From Socialist Review, No. 208, May 1997
Copyright © Socialist Review.
Copied with thanks from the Socialist Review Archive.
Marked up by Einde O’Callaghan for the Encyclopaedia of Trotskyism On-Line (ETOL).


The New Police in 19th Century England
David Taylor
Manchester University Press £12.99

The history of 19th century policing is not the simple story of a modern police force being introduced by Robert Peel to reduce crime in a disorderly society. This Whig view of police history is contrasted with the Marxist view that the new police were instruments of class rule or the hired thugs of the ruling class. David Taylor flounders between the two and concludes the story is complex.

Vacillating, he states first that ‘the notion of the policeman as a crime fighter is something of a myth,’ but then contradicts himself: ‘The police did combat crime.’ He does good research and then shies away from his findings that much police activity had little to do with serious crime. Intriguing ideas are presented and not developed – ‘the awareness of crime as a problem doesn’t really occur until the late 18th century.’

Some of his information is fascinating. For example, ‘By 1911 there were 643 statutes relating to street economies and reaction.’ But he fails to make the link between police clearing the streets and the forcing of workers into wage labour.

Taylor refers to the use of police by employers in strikes and the ‘clear identification of interest between colliery owners and the police in the early 1890s.’ He gives details of how the police precipitated riots during the 1911 transport strikes during which two people were killed in Liverpool stating that ‘public order considerations bulked large in the thinking of the propertied elite. Working class "mobs" that destroyed property in town and country as much as working class radicals who advocated the end of a property based social and police order, had to be kept under control.’
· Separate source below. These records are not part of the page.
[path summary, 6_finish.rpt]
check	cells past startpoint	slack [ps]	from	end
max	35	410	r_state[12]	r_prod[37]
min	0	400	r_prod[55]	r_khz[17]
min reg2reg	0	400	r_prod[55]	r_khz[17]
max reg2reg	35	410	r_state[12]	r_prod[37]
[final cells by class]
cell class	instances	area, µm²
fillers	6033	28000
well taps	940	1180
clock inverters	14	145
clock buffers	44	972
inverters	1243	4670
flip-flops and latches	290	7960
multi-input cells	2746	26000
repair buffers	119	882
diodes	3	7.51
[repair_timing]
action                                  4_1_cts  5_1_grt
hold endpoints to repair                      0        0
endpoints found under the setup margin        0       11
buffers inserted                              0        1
Working class hostility to the new police is indicated by good descriptions of violent opposition to early county forces in places such as Colne in Lancashire, Leeds and Northampton. But variations in attitudes towards the police are not looked at in connection with changes in the intensity of the class struggle and police involvement in confrontations.
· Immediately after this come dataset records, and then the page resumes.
**config.mk**
```make
export PLATFORM = sky130hd
export DESIGN_NAME = sdfm_ctrl
export DESIGN_NICKNAME = d
export VERILOG_FILES = /design/src/sv/sdfm_pkg.sv /design/src/sv/sdfm_ctrl.sv
export VERILOG_INCLUDE_DIRS = /design/src /design/src/sv
export SDC_FILE = /design/constraint.sdc
export NUM_CORES = 1
export LEC_CHECK = 0
export BUFFER_PORTS_ARGS = -buffer_cell sky130_fd_sc_hd__buf_4
export CAP_MARGIN = 15
export CELL_PAD_IN_SITES_DETAIL_PLACEMENT = 0
export CELL_PAD_IN_SITES_GLOBAL_PLACEMENT = 1
export CORE_AREA = 2 2 41 46
export CTS_CLUSTER_SIZE = 30
export DETAILED_ROUTE_END_ITERATION = 8
export DIE_AREA = 0 0 43 48
export GPL_ROUTABILITY_DRIVEN = 0
export PLACE_DENSITY = 0.73
export SYNTH_ARGS = -nofsm -noshare
export SYNTH_HDL_FRONTEND = slang
export SYNTH_SLANG_ARGS = --single-unit
```
**constraint.sdc**
```tcl
create_clock -name i_clk -period 1.1 [get_ports i_clk]
set_input_delay 0.11 -clock i_clk [delete_from_list [all_inputs] [get_ports i_clk]]
set_output_delay 0.11 -clock i_clk [all_outputs]
set_load 0.02 [all_outputs]
```
**src/sv/assert_macros.svh**
```systemverilog
// assertion macros shared by the stereo delay filter mix effect rtl
`ifndef ASSERT_MACROS_SVH
`define ASSERT_MACROS_SVH

// property that must hold on every clock edge outside reset
`define SDFM_ASSERT(lbl, prop, msg) \
    lbl: assert property (@(posedge i_clk) disable iff (!i_rst_n) prop) else $error(msg);

// condition that must never be seen outside reset
`define SDFM_ASSERT_NEVER(lbl, expr, msg) \
    lbl: assert property (@(posedge i_clk) disable iff (!i_rst_n) !(expr)) else $error(msg);

`endif

```
**src/sv/sdfm_pkg.sv**
```systemverilog
// types, constants and saturation helpers of the stereo delay filter mix effect
`default_nettype none

package sdfm_pkg;

    localparam int SAMPLE_W = 24;
    localparam int ADDR_W   = 13;
    localparam int DLY_W    = 13;
    localparam int COEF_W   = 32;
    localparam int STATE_W  = 48;
    localparam int MIX_W    = 17;
    localparam int GAIN_W   = 24;
    localparam int PADDR_W  = 5;
    localparam int PDATA_W  = 32;

    localparam logic [MIX_W-1:0] MIX_ONE = 17'd65536;

    // register map, index of each register
    typedef enum logic [2:0] {
        REG_SPARK_MIX,
        REG_BLEND_GAIN,
        REG_LP_B0,
        REG_LP_A1,
        REG_LP_A2,
        REG_LEFT_DELAY,
        REG_RIGHT_DELAY,
        REG_TAP_SHORT
    } t_reg_idx;

    // controller states
    typedef enum logic [3:0] {
        ST_CLEAR,
        ST_IDLE,
        ST_P,
        ST_Y,
        ST_FB1,
        ST_S1,
        ST_S2,
        ST_TG,
        ST_ML1,
        ST_ML2,
        ST_MR1,
        ST_MR2,
        ST_DONE
    } t_state;

    // configuration registers
    typedef struct packed {
        logic        [MIX_W-1:0]  spark_mix;
        logic        [GAIN_W-1:0] blend_gain;
        logic signed [COEF_W-1:0] lp_b0;
        logic signed [COEF_W-1:0] lp_a1;
        logic signed [COEF_W-1:0] lp_a2;
        logic        [DLY_W-1:0]  left_delay;
        logic        [DLY_W-1:0]  right_delay;
        logic        [DLY_W-1:0]  tap_delay_short;
    } t_cfg;

    // commands from controller to datapath
    typedef struct packed {
        logic clear;
        logic load;
        logic calc_p;
        logic calc_y;
        logic calc_fb1;
        logic calc_s1;
        logic calc_s2;
        logic calc_tg;
        logic mix_l1;
        logic mix_l2;
        logic mix_r1;
        logic mix_r2;
        logic out_load;
    } t_dp_cmd;

    // status from datapath to controller
    typedef struct packed {
        logic clr_last;
    } t_dp_sts;

    // saturate to the sample width
    function automatic logic signed [SAMPLE_W-1:0] sat_sample(input logic signed [63:0] v);
        logic signed [63:0] hi;
        logic signed [63:0] lo;
        hi = 64'sd8388607;
        lo = -64'sd8388608;
        if (v > hi) begin
            sat_sample = 24'sd8388607;
        end else if (v < lo) begin
            sat_sample = -24'sd8388608;
        end else begin
            sat_sample = v[SAMPLE_W-1:0];
        end
    endfunction

    // saturate to the filter state width
    function automatic logic signed [STATE_W-1:0] sat_state(input logic signed [63:0] v);
        logic signed [63:0] hi;
        logic signed [63:0] lo;
        hi = 64'sd140737488355327;
        lo = -64'sd140737488355328;
        if (v > hi) begin
            sat_state = 48'sh7FFF_FFFF_FFFF;
        end else if (v < lo) begin
            sat_state = 48'sh8000_0000_0000;
        end else begin
            sat_state = v[STATE_W-1:0];
        end
    endfunction

endpackage

`default_nettype wire

```
**src/sv/sdfm_ctrl.sv**
```systemverilog
// controller state machine sequencing one sample pair through the datapath
`default_nettype none

module sdfm_ctrl (
    input  wire logic              i_clk,
    input  wire logic              i_rst_n,
    input  wire logic              i_valid,
    output logic                   o_ready,
    output logic                   o_valid,
    input  wire logic              i_ready,
    input  wire sdfm_pkg::t_dp_sts i_sts,
    output sdfm_pkg::t_dp_cmd      o_cmd
);

    sdfm_pkg::t_state r_state;
    sdfm_pkg::t_state n_state;
    logic             r_out_valid;
    logic             n_out_valid;

    // state register
    always_ff @(posedge i_clk) begin
        if (!i_rst_n) begin
            r_state     <= sdfm_pkg::ST_CLEAR;
            r_out_valid <= 1'b0;
        end else begin
            r_state     <= n_state;
            r_out_valid <= n_out_valid;
        end
    end

    // next state
    always_comb begin
        n_state = r_state;
        case (r_state)
            sdfm_pkg::ST_CLEAR: if (i_sts.clr_last) n_state = sdfm_pkg::ST_IDLE;
            sdfm_pkg::ST_IDLE:  if (i_valid) n_state = sdfm_pkg::ST_P;
            sdfm_pkg::ST_P:     n_state = sdfm_pkg::ST_Y;
            sdfm_pkg::ST_Y:     n_state = sdfm_pkg::ST_FB1;
            sdfm_pkg::ST_FB1:   n_state = sdfm_pkg::ST_S1;
            sdfm_pkg::ST_S1:    n_state = sdfm_pkg::ST_S2;
            sdfm_pkg::ST_S2:    n_state = sdfm_pkg::ST_TG;
            sdfm_pkg::ST_TG:    n_state = sdfm_pkg::ST_ML1;
            sdfm_pkg::ST_ML1:   n_state = sdfm_pkg::ST_ML2;
            sdfm_pkg::ST_ML2:   n_state = sdfm_pkg::ST_MR1;
            sdfm_pkg::ST_MR1:   n_state = sdfm_pkg::ST_MR2;
            sdfm_pkg::ST_MR2:   n_state = sdfm_pkg::ST_DONE;
            sdfm_pkg::ST_DONE:  if (!r_out_valid || i_ready) n_state = sdfm_pkg::ST_IDLE;
            default:            n_state = sdfm_pkg::ST_CLEAR;
        endcase
    end

    // commands and handshake outputs
    always_comb begin
        o_cmd   = '0;
        o_ready = 1'b0;
        case (r_state)
            sdfm_pkg::ST_CLEAR: o_cmd.clear = 1'b1;
            sdfm_pkg::ST_IDLE: begin
                o_ready    = 1'b1;
                o_cmd.load = i_valid;
            end
            sdfm_pkg::ST_P:    o_cmd.calc_p   = 1'b1;
            sdfm_pkg::ST_Y:    o_cmd.calc_y   = 1'b1;
            sdfm_pkg::ST_FB1:  o_cmd.calc_fb1 = 1'b1;
            sdfm_pkg::ST_S1:   o_cmd.calc_s1  = 1'b1;
            sdfm_pkg::ST_S2:   o_cmd.calc_s2  = 1'b1;
            sdfm_pkg::ST_TG:   o_cmd.calc_tg  = 1'b1;
            sdfm_pkg::ST_ML1:  o_cmd.mix_l1   = 1'b1;
            sdfm_pkg::ST_ML2:  o_cmd.mix_l2   = 1'b1;
            sdfm_pkg::ST_MR1:  o_cmd.mix_r1   = 1'b1;
            sdfm_pkg::ST_MR2:  o_cmd.mix_r2   = 1'b1;
            sdfm_pkg::ST_DONE: o_cmd.out_load = !r_out_valid || i_ready;
            default:           o_cmd = '0;
        endcase
    end

    // output valid flag
    always_comb begin
        n_out_valid = r_out_valid;
        if (o_cmd.out_load) begin
            n_out_valid = 1'b1;
        end else if (i_ready) begin
            n_out_valid = 1'b0;
        end
    end

    assign o_valid = r_out_valid;

    `include "assert_macros.svh"

    `SDFM_ASSERT(a_accept_starts, (i_valid && o_ready) |=> (r_state == sdfm_pkg::ST_P), "accepted transaction did not start")
    `SDFM_ASSERT(a_done_fills, (r_state == sdfm_pkg::ST_DONE && !r_out_valid) |=> r_out_valid, "finished result not presented")
    `SDFM_ASSERT_NEVER(a_no_accept_clear, (r_state == sdfm_pkg::ST_CLEAR) && o_ready, "ready during clearing pass")

endmodule

`default_nettype wire

```
==> report_table.html <==
<table>
<tr><th>Metric</th><th>Value</th></tr>
<tr><th colspan="2">Status</th></tr>
<tr><td>Result of the run</td><td>finished with violations</td></tr>
<tr><td>Violations in the final reports</td><td>negative setup slack</td></tr>
<tr><th colspan="2">Pwr</th></tr>
<tr><td>Peak VDD IR</td><td>0.6142 mV</td></tr>
<tr><td>Leakage power</td><td>~0.38 nW</td></tr>
<tr><td>Power per unit of standard cell area</td><td>between 700 and 800 nW/um^2</td></tr>
<tr><th colspan="2">Flow run</th></tr>
<tr><td>Number of max-cap violations</td><td>0</td></tr>
<tr><th colspan="2">Placed design</th></tr>
<tr><td>Placed cell area</td><td>between 600 and 700 um^2</td></tr>
<tr><td>Quantity of I/O buffers inserted on ports</td><td>19</td></tr>
<tr><td>HPWL reported at the end of detailed placement</td><td>roughly 830 um</td></tr>
<tr><th colspan="2">Synthesis</th></tr>
<tr><td>Flip-flop and latch count after synthesis</td><td>5</td></tr>
<tr><td>Mapped Nets</td><td>50</td></tr>
<tr><td>Number of standard cells after synthesis</td><td>between 40 and 50</td></tr>
<tr><td>Post-synthesis cell area</td><td>376.6 um^2</td></tr>
<tr><td>Fraction of the yosys area taken by sequential cells</td><td>a little over a quarter</td></tr>
<tr><td>Synth warnings</td><td>0</td></tr>
<tr><td>Synth unique cells</td><td>21</td></tr>
<tr><td>Syn_area_per_cell</td><td>8.369 um^2</td></tr>
<tr><th colspan="2">Detailed routing</th></tr>
<tr><td>Total length of routed wires</td><td>approximately 1100 um</td></tr>
<tr><td>Detailed-route vias per instance</td><td>between 4 and 5</td></tr>
<tr><td>Number of antenna-violating nets in the routed design</td><td>0</td></tr>
<tr><td>Vias</td><td>roughly 470</td></tr>
<tr><td>Per-cell routed wire length</td><td>approximately 11 um</td></tr>
<tr><td>Iteration count of the initial detailed-routing pass</td><td>4</td></tr>
<tr><td>Total met3 wirelength after detailed routing</td><td>approximately 73 um</td></tr>
<tr><td>DRC Markers</td><td>0</td></tr>
<tr><td>Wire length on met1</td><td>around 420 um</td></tr>
<tr><td>Metal2 WL</td><td>651 um</td></tr>
<tr><td>Highest routing layer actually used</td><td>met3</td></tr>
<tr><td>Iteration-0 DRC Markers</td><td>2</td></tr>
<tr><th colspan="2">Floorplan</th></tr>
<tr><td>Core box area</td><td>between 1500 and 2000 um^2</td></tr>
<tr><td>Die Area</td><td>2064 um^2</td></tr>
<tr><td>Overall die height</td><td>~48 um</td></tr>
<tr><td>Row cnt</td><td>15</td></tr>
<tr><td>I/O pins</td><td>20</td></tr>
<tr><td>Die W</td><td>between 40 and 50 um</td></tr>
<tr><td>Effective utilization at floorplan</td><td>23.89%</td></tr>
<tr><th colspan="2">Timing</th></tr>
<tr><td>Number of failing hold endpoints at the final stage</td><td>0</td></tr>
<tr><td>Setup skew after layout</td><td>~0.002 ns</td></tr>
<tr><td>Relative slew margins</td><td>between 70% and 80%</td></tr>
<tr><td>Final cycle utilization of the critical path</td><td>123.1%</td></tr>
<tr><td>Post-layout minimum cycle time</td><td>about 1.4 ns</td></tr>
<tr><td>Setup slack after layout</td><td>-0.2544 ns</td></tr>
<tr><td>Maximum clock frequency</td><td>738.3 MHz</td></tr>
<tr><td># setup viols final</td><td>18</td></tr>
<tr><td>Unrepaired setup endpoints after global routing</td><td>true</td></tr>
<tr><td>Pins over their slew limit</td><td>0</td></tr>
<tr><td>Actual transition at the worst max-transition pin</td><td>0.3113 ns</td></tr>
<tr><th colspan="2">Global route</th></tr>
<tr><td>Pin count of the biggest net entering global routing</td><td>10</td></tr>
<tr><td>First-pass GRT wire length</td><td>around 1900 um</td></tr>
<tr><td>All-Layer GR Usage</td><td>approximately 13%</td></tr>
<tr><td>Overflow after GRT</td><td>0</td></tr>
<tr><td>Number of antenna violations at the first check in global routing</td><td>0</td></tr>
<tr><td>Via count of the first global-routing pass</td><td>474</td></tr>
<tr><th colspan="2">Critical path</th></tr>
<tr><td>Worst setup slack for register-to-register paths</td><td>-0.21 ns</td></tr>
<tr><td>WP data required</td><td>a little under 1 ns</td></tr>
<tr><td>Crit start category</td><td>flip-flop</td></tr>
<tr><td>Maximum fanout encountered on the critical timing path</td><td>5</td></tr>
<tr><td>Capture instance of the worst register-to-register path</td><td>r_state[2]</td></tr>
<tr><td>Endpoint class of the critical path</td><td>primary output</td></tr>
<tr><td>Data arrival time of the critical path</td><td>1.24 ns</td></tr>
<tr><td>Setup Crit Path Kind</td><td>reg2out</td></tr>
<tr><td>Beginning of the worst register-to-register path</td><td>r_state[0]</td></tr>
<tr><td>Logic depth of the worst register-to-register path</td><td>4</td></tr>
<tr><th colspan="2">Cells and area</th></tr>
<tr><td>Post-layout net count</td><td>slightly above 90</td></tr>
<tr><td>Util after Layout</td><td>a little under three fifths</td></tr>
<tr><td>Area added between synthesis and finish</td><td>136.2%</td></tr>
<tr><td>Antenna Diode Count</td><td>0</td></tr>
<tr><td>Design Area, Final</td><td>just under 900 um^2</td></tr>
<tr><td>Fraction of layout instances using a drive strength above 1</td><td>between 80 and 90%</td></tr>
<tr><th colspan="2">Clocking</th></tr>
<tr><td>CTS sink count</td><td>5</td></tr>
<tr><td>Root cell of the clock tree</td><td>sky130_fd_sc_hd__clkbuf_4</td></tr>
<tr><td>H-tree depth reported by CTS</td><td>1</td></tr>
<tr><td>Clock slew seen by the registers of the worst setup and hold paths</td><td>approximately 0.040 ns</td></tr>
<tr><td>Clock Latency Late Sink</td><td>0.24 ns</td></tr>
<tr><td>Hold bufs inserted after CTS</td><td>0</td></tr>
<tr><td>Max Root-Sink Buffers</td><td>2</td></tr>
<tr><td>TritonCTS buffer count</td><td>3</td></tr>
<tr><td>TritonCTS clock tree</td><td>done</td></tr>
<tr><th colspan="2">Hold path</th></tr>
<tr><td>Terminating pin of the worst hold path</td><td>o_valid</td></tr>
<tr><td>Depth of the worst hold-timing path</td><td>2</td></tr>
<tr><td>Worst hold-check path type</td><td>in2reg</td></tr>
<tr><td>Critical hold path startpoint</td><td>i_rst_n</td></tr>
</table>
[metal layers]
metal  global-route usage [%]  vias to the layer above
met5                        0                        -
met4                    1.818                        0
met3                    3.774                        0
met2                    25.15                       16
met1                    13.39                      211
li1                         -                      240
[state kept, by name (all words and copies together) (netlist names)]
name / flops
r_state: 4
o_valid: 1
[cells in the final DEF (no fill, tap or decap), types with 2 or more instances in the layout]
master                     synthesis  routed
sky130_fd_sc_hd__dfxtp_4           0       3
sky130_fd_sc_hd__nor2_1            6       2
sky130_fd_sc_hd__clkbuf_4          0       3
sky130_fd_sc_hd__a21oi_1           4       4
sky130_fd_sc_hd__nor3_2            0       2
sky130_fd_sc_hd__buf_6             1      14
sky130_fd_sc_hd__nand2b_4          0       3
sky130_fd_sc_hd__nor2b_1           2       2
sky130_fd_sc_hd__nor2_4            0       3
sky130_fd_sc_hd__o21a_1            2       2
sky130_fd_sc_hd__nor3_4            0       3
sky130_fd_sc_hd__buf_4             2      28
[repair_timing]
| item | in CTS | in global routing |
|---|---|---|
| gates cloned | 0 | 0 |
| resized for setup | 15 | 18 |
| pin swaps | 8 | 2 |
| endpoints found under the setup margin | 18 | 19 |
| setup buffers | 8 | 1 |
[synthesized netlist by cell type]
cell type	instances	share of area, %
sky130_fd_sc_hd__nor2_1	6	6.0
sky130_fd_sc_hd__dfxtp_1	5	27
sky130_fd_sc_hd__nor3_1	5	6.6
sky130_fd_sc_hd__a21oi_1	4	5.3
sky130_fd_sc_hd__nand2b_1	4	6.6
sky130_fd_sc_hd__buf_2	2	2.7
sky130_fd_sc_hd__buf_4	2	4.0
sky130_fd_sc_hd__nand2_1	2	2.0
sky130_fd_sc_hd__nor2b_1	2	3.3
sky130_fd_sc_hd__o21a_1	2	4.0
sky130_fd_sc_hd__a221oi_1	1	2.3
sky130_fd_sc_hd__and2_1	1	1.7
sky130_fd_sc_hd__and4bb_2	1	3.3
sky130_fd_sc_hd__buf_6	1	3.0
sky130_fd_sc_hd__mux2_2	1	3.0
sky130_fd_sc_hd__mux2_4	1	4.0
sky130_fd_sc_hd__nor4_1	1	1.7
sky130_fd_sc_hd__o2111a_1	1	3.0
sky130_fd_sc_hd__o41ai_4	1	7.3
sky130_fd_sc_hd__or2b_1	1	2.0
sky130_fd_sc_hd__or3_1	1	1.7
[critical path, stage by stage (launching register included)]
cell                      delay (ns)
sky130_fd_sc_hd__dfxtp_4        0.35
sky130_fd_sc_hd__buf_6          0.13
sky130_fd_sc_hd__or2b_4         0.27
sky130_fd_sc_hd__nor3_2         0.10
sky130_fd_sc_hd__buf_4          0.16
[through the flow]
stage | hold WS (ns) | setup WS [ns] | setup TNS, ns | cells | power [mW]
2_1_floorplan | 0.2224 | -0.09759 | -0.4648 | 45 | 0.3369
5_1_grt | 0.1254 | -0.2969 | -4.094 | 103 | 0.7288
3_5_place_dp | 0.3744 | -0.06139 | -0.3428 | 91 | 0.4081
6_report | 0.1228 | -0.2544 | -3.004 | 103 | 0.6840
4_1_cts | 0.1200 | -0.2460 | -3.175 | 103 | 0.6812
3_3_place_gp | 0.3646 | -0.06911 | -0.2850 | 91 | 0.4054
[power by group]
group	internal, mW	leakage (nW)	switching [mW]
logic	0.160	0.326	0.112
registers	0.187	0.0433	0.0140
clock network	0.137	0.0150	0.0736
total	0.484	0.384	0.200
[logic make-up after synthesis]
family                 share of synthesized area (%)
AND/OR/NAND/NOR                                34.88
AO/OA/AOI/OAI                                  21.93
flip-flops                                     26.58
buffers and inverters                          9.633
multiplexers                                   6.975
[worst max-delay path by stage]
stage	start	endpoint	slack, ns	depth (start not counted)
detailed placement	r_state[1]	o_cmd[10]	-0.06	3
global route	r_state[0]	o_cmd[10]	-0.30	4
CTS	r_state[0]	o_cmd[10]	-0.25	4
floorplan	r_state[1]	o_cmd[11]	-0.1	4
global placement	r_state[1]	o_cmd[10]	-0.07	3
finish	r_state[0]	o_cmd[10]	-0.25	4
[layout make-up]
cell class	count	area (um^2)
timing repair buffer	42	367.9
fill	153	686.9
sequential	5	112.6
multi-input combinational	35	361.6
clock buffer	4	26.28
tap	17	21.27
Note: power is estimated with default switching activity, not from simulation.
This lack of analysis makes intriguing detail boring. When violent confrontation is likely then police get bribes in the form of extra wages or improved conditions to ensure their loyalty. This is the key to understanding changes in police pay. Taylor does mention that at one point ‘the police were aided by a dispute in the local cotton trade and were able to gain a wage increase’. But he doesn’t develop this analysis so that the information on police wages just becomes fact piled on fact.

More importantly Taylor fails to stress the crucial point that the police were from the outset a violent force and therefore fails to see them as an addition to, or substitution for, the army which had previously been used to put down popular unrest.

Vivid examples and statistics are given of the police racism against the Irish. For example, ‘In England and Wales, Irish born offenders accounted for 12-15 percent of all committals between 1861 and 1891, a fivefold overrepresentation of the Irish.’ He doesn’t link this with modern day police racism nor does he point to the role of the police in reinforcing divisions within the working class.

Taylor rejects a Marxist view of the police as the thugs of the ruling class on the grounds that there was no agreement either amongst workers or the upper class about the nature of the police and their function. But sections of the ruling class opposed formation of the police as an infringement on individual liberty but accepted them when threatened by the organised muscle of the urban working class.

A massive fraud has been perpetrated about the real function of the police to convince workers that the police are a neutral protective force. Taylor half rejects the crucial point that the police are a force trained in violence to protect the property, persons and interests of the rich and powerful. Much of Taylor’s research reinforces this Marxist view of the police but he cannot bring himself to accept his own findings. What a pity, because there is a lot of interesting material in the book.